- [DIRECTIONS]
Output only the lines of the entries that follow, starting at the one with "wire t21 = (a[4]" and running down to the one with "wire t32 = (t8", both included and unchanged.

......

Context: an optimization exercise on an open-source flow, tuned for small area, a short achievable clock period and few clock cycles per item. The choices shown serve that exercise and are no tape-out recipe. Function was checked by simulation only, so behaviour that the tests miss may differ from the original.

==> wip/quartz <==
==> flow/design.v <==
module mult_s1(
    input [7:0] a,
    input [7:0] b,
    output [23:0] e
    );
    wire t1 = (a[0] & b[6]) ^ (a[1] & b[5]);
    wire t2 = (a[0] & b[6]) & (a[1] & b[5]);
    wire t3 = (a[0] & b[7]) ^ (a[1] & b[6]) ^ (a[2] & b[5]);
    wire t4 = ((a[0] & b[7]) & (a[1] & b[6])) | ((a[0] & b[7]) & (a[2] & b[5])) | ((a[1] & b[6]) & (a[2] & b[5]));
    wire t5 = (a[3] & b[4]) ^ (a[4] & b[3]);
    wire t6 = (a[3] & b[4]) & (a[4] & b[3]);
    wire t7 = (a[1] & b[7]) ^ (a[2] & b[6]) ^ (a[3] & b[5]);
    wire t8 = ((a[1] & b[7]) & (a[2] & b[6])) | ((a[1] & b[7]) & (a[3] & b[5])) | ((a[2] & b[6]) & (a[3] & b[5]));
    wire t9 = (a[4] & b[4]) ^ (a[5] & b[3]);
    wire t10 = (a[4] & b[4]) & (a[5] & b[3]);
    wire t11 = (a[2] & b[7]) ^ (a[3] & b[6]) ^ (a[4] & b[5]);
    wire t12 = ((a[2] & b[7]) & (a[3] & b[6])) | ((a[2] & b[7]) & (a[4] & b[5])) | ((a[3] & b[6]) & (a[4] & b[5]));
    wire t13 = (a[0] & b[4]) ^ (a[1] & b[3]);
    wire t14 = (a[0] & b[4]) & (a[1] & b[3]);
    wire t15 = (a[0] & b[5]) ^ (a[1] & b[4]) ^ (a[2] & b[3]);
    wire t16 = ((a[0] & b[5]) & (a[1] & b[4])) | ((a[0] & b[5]) & (a[2] & b[3])) | ((a[1] & b[4]) & (a[2] & b[3]));
    wire t17 = (a[3] & b[2]) ^ (a[4] & b[1]);
    wire t18 = (a[3] & b[2]) & (a[4] & b[1]);
    wire t19 = t1 ^ (a[2] & b[4]) ^ (a[3] & b[3]);
    wire t20 = (t1 & (a[2] & b[4])) | (t1 & (a[3] & b[3])) | ((a[2] & b[4]) & (a[3] & b[3]));
    wire t21 = (a[4] & b[2]) ^ (a[5] & b[1]) ^ (a[6] & b[0]);
    wire t22 = ((a[4] & b[2]) & (a[5] & b[1])) | ((a[4] & b[2]) & (a[6] & b[0])) | ((a[5] & b[1]) & (a[6] & b[0]));
    wire t23 = t2 ^ t3 ^ t5;
    wire t24 = (t2 & t3) | (t2 & t5) | (t3 & t5);
    wire t25 = (a[5] & b[2]) ^ (a[6] & b[1]) ^ (a[7] & b[0]);
    wire t26 = ((a[5] & b[2]) & (a[6] & b[1])) | ((a[5] & b[2]) & (a[7] & b[0])) | ((a[6] & b[1]) & (a[7] & b[0]));
    wire t27 = t4 ^ t6 ^ t7;
    wire t28 = (t4 & t6) | (t4 & t7) | (t6 & t7);
    wire t29 = t9 ^ (a[6] & b[2]) ^ (a[7] & b[1]);
    wire t30 = (t9 & (a[6] & b[2])) | (t9 & (a[7] & b[1])) | ((a[6] & b[2]) & (a[7] & b[1]));
    wire t31 = t8 ^ t10 ^ t11;
    wire t32 = (t8 & t10) | (t8 & t11) | (t10 & t11);
    wire t33 = (a[5] & b[4]) ^ (a[6] & b[3]) ^ (a[7] & b[2]);
    wire t34 = ((a[5] & b[4]) & (a[6] & b[3])) | ((a[5] & b[4]) & (a[7] & b[2])) | ((a[6] & b[3]) & (a[7] & b[2]));
    wire t35 = t12 ^ (a[3] & b[7]) ^ (a[4] & b[6]);
    wire t36 = (t12 & (a[3] & b[7])) | (t12 & (a[4] & b[6])) | ((a[3] & b[7]) & (a[4] & b[6]));
    wire t37 = (a[5] & b[5]) ^ (a[6] & b[4]) ^ (a[7] & b[3]);
    wire t38 = ((a[5] & b[5]) & (a[6] & b[4])) | ((a[5] & b[5]) & (a[7] & b[3])) | ((a[6] & b[4]) & (a[7] & b[3]));
    wire t39 = (a[4] & b[7]) ^ (a[5] & b[6]) ^ (a[6] & b[5]);
    wire t40 = ((a[4] & b[7]) & (a[5] & b[6])) | ((a[4] & b[7]) & (a[6] & b[5])) | ((a[5] & b[6]) & (a[6] & b[5]));
    wire t41 = (a[0] & b[3]) ^ (a[1] & b[2]);
    wire t42 = (a[0] & b[3]) & (a[1] & b[2]);
    wire t43 = t13 ^ (a[2] & b[2]) ^ (a[3] & b[1]);
    wire t44 = (t13 & (a[2] & b[2])) | (t13 & (a[3] & b[1])) | ((a[2] & b[2]) & (a[3] & b[1]));
    wire t45 = t14 ^ t15 ^ t17;
    wire t46 = (t14 & t15) | (t14 & t17) | (t15 & t17);
    wire t47 = t16 ^ t18 ^ t19;
    wire t48 = (t16 & t18) | (t16 & t19) | (t18 & t19);
    wire t49 = t20 ^ t22 ^ t23;
    wire t50 = (t20 & t22) | (t20 & t23) | (t22 & t23);
    wire t51 = t24 ^ t26 ^ t27;
    wire t52 = (t24 & t26) | (t24 & t27) | (t26 & t27);
    wire t53 = t28 ^ t30 ^ t31;
    wire t54 = (t28 & t30) | (t28 & t31) | (t30 & t31);
    wire t55 = t32 ^ t34 ^ t35;
    wire t56 = (t32 & t34) | (t32 & t35) | (t34 & t35);
    wire t57 = t36 ^ t38 ^ t39;
    wire t58 = (t36 & t38) | (t36 & t39) | (t38 & t39);
    wire t59 = t40 ^ (a[5] & b[7]) ^ (a[6] & b[6]);
    wire t60 = (t40 & (a[5] & b[7])) | (t40 & (a[6] & b[6])) | ((a[5] & b[7]) & (a[6] & b[6]));
    wire t61 = (a[0] & b[2]) ^ (a[1] & b[1]);
    wire t62 = (a[0] & b[2]) & (a[1] & b[1]);
    wire t63 = t41 ^ (a[2] & b[1]) ^ (a[3] & b[0]);
    wire t64 = (t41 & (a[2] & b[1])) | (t41 & (a[3] & b[0])) | ((a[2] & b[1]) & (a[3] & b[0]));
    wire t65 = t42 ^ t43 ^ (a[4] & b[0]);
    wire t66 = (t42 & t43) | (t42 & (a[4] & b[0])) | (t43 & (a[4] & b[0]));
    wire t67 = t44 ^ t45 ^ (a[5] & b[0]);
    wire t68 = (t44 & t45) | (t44 & (a[5] & b[0])) | (t45 & (a[5] & b[0]));
    wire t69 = t46 ^ t47 ^ t21;
    wire t70 = (t46 & t47) | (t46 & t21) | (t47 & t21);
    wire t71 = t48 ^ t49 ^ t25;
    wire t72 = (t48 & t49) | (t48 & t25) | (t49 & t25);
    wire t73 = t50 ^ t51 ^ t29;
    wire t74 = (t50 & t51) | (t50 & t29) | (t51 & t29);
    wire t75 = t52 ^ t53 ^ t33;
    wire t76 = (t52 & t53) | (t52 & t33) | (t53 & t33);
    wire t77 = t54 ^ t55 ^ t37;
    wire t78 = (t54 & t55) | (t54 & t37) | (t55 & t37);
    wire t79 = t56 ^ t57 ^ (a[7] & b[4]);
    wire t80 = (t56 & t57) | (t56 & (a[7] & b[4])) | (t57 & (a[7] & b[4]));
    wire t81 = t58 ^ t59 ^ (a[7] & b[5]);
    wire t82 = (t58 & t59) | (t58 & (a[7] & b[5])) | (t59 & (a[7] & b[5]));
    wire t83 = t60 ^ (a[6] & b[7]) ^ (a[7] & b[6]);
    wire t84 = (t60 & (a[6] & b[7])) | (t60 & (a[7] & b[6])) | ((a[6] & b[7]) & (a[7] & b[6]));
    assign e[0] = t61;
    assign e[1] = t62;
    assign e[2] = t63;
    assign e[3] = t64;
    assign e[4] = t65;
    assign e[5] = t66;
    assign e[6] = t67;
    assign e[7] = t68;
    assign e[8] = t69;
    assign e[9] = t70;
    assign e[10] = t71;
    assign e[11] = t72;
    assign e[12] = t73;
    assign e[13] = t74;
    assign e[14] = t75;
    assign e[15] = t76;
    assign e[16] = t77;
    assign e[17] = t78;
    assign e[18] = t79;
    assign e[19] = t80;
    assign e[20] = t81;
    assign e[21] = t82;
    assign e[22] = t83;
    assign e[23] = t84;
endmodule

......

- [EXERCISE ANSWER]
    wire t21 = (a[4] & b[2]) ^ (a[5] & b[1]) ^ (a[6] & b[0]);
    wire t22 = ((a[4] & b[2]) & (a[5] & b[1])) | ((a[4] & b[2]) & (a[6] & b[0])) | ((a[5] & b[1]) & (a[6] & b[0]));
    wire t23 = t2 ^ t3 ^ t5;
    wire t24 = (t2 & t3) | (t2 & t5) | (t3 & t5);
    wire t25 = (a[5] & b[2]) ^ (a[6] & b[1]) ^ (a[7] & b[0]);
    wire t26 = ((a[5] & b[2]) & (a[6] & b[1])) | ((a[5] & b[2]) & (a[7] & b[0])) | ((a[6] & b[1]) & (a[7] & b[0]));
    wire t27 = t4 ^ t6 ^ t7;
    wire t28 = (t4 & t6) | (t4 & t7) | (t6 & t7);
    wire t29 = t9 ^ (a[6] & b[2]) ^ (a[7] & b[1]);
    wire t30 = (t9 & (a[6] & b[2])) | (t9 & (a[7] & b[1])) | ((a[6] & b[2]) & (a[7] & b[1]));
    wire t31 = t8 ^ t10 ^ t11;
    wire t32 = (t8 & t10) | (t8 & t11) | (t10 & t11);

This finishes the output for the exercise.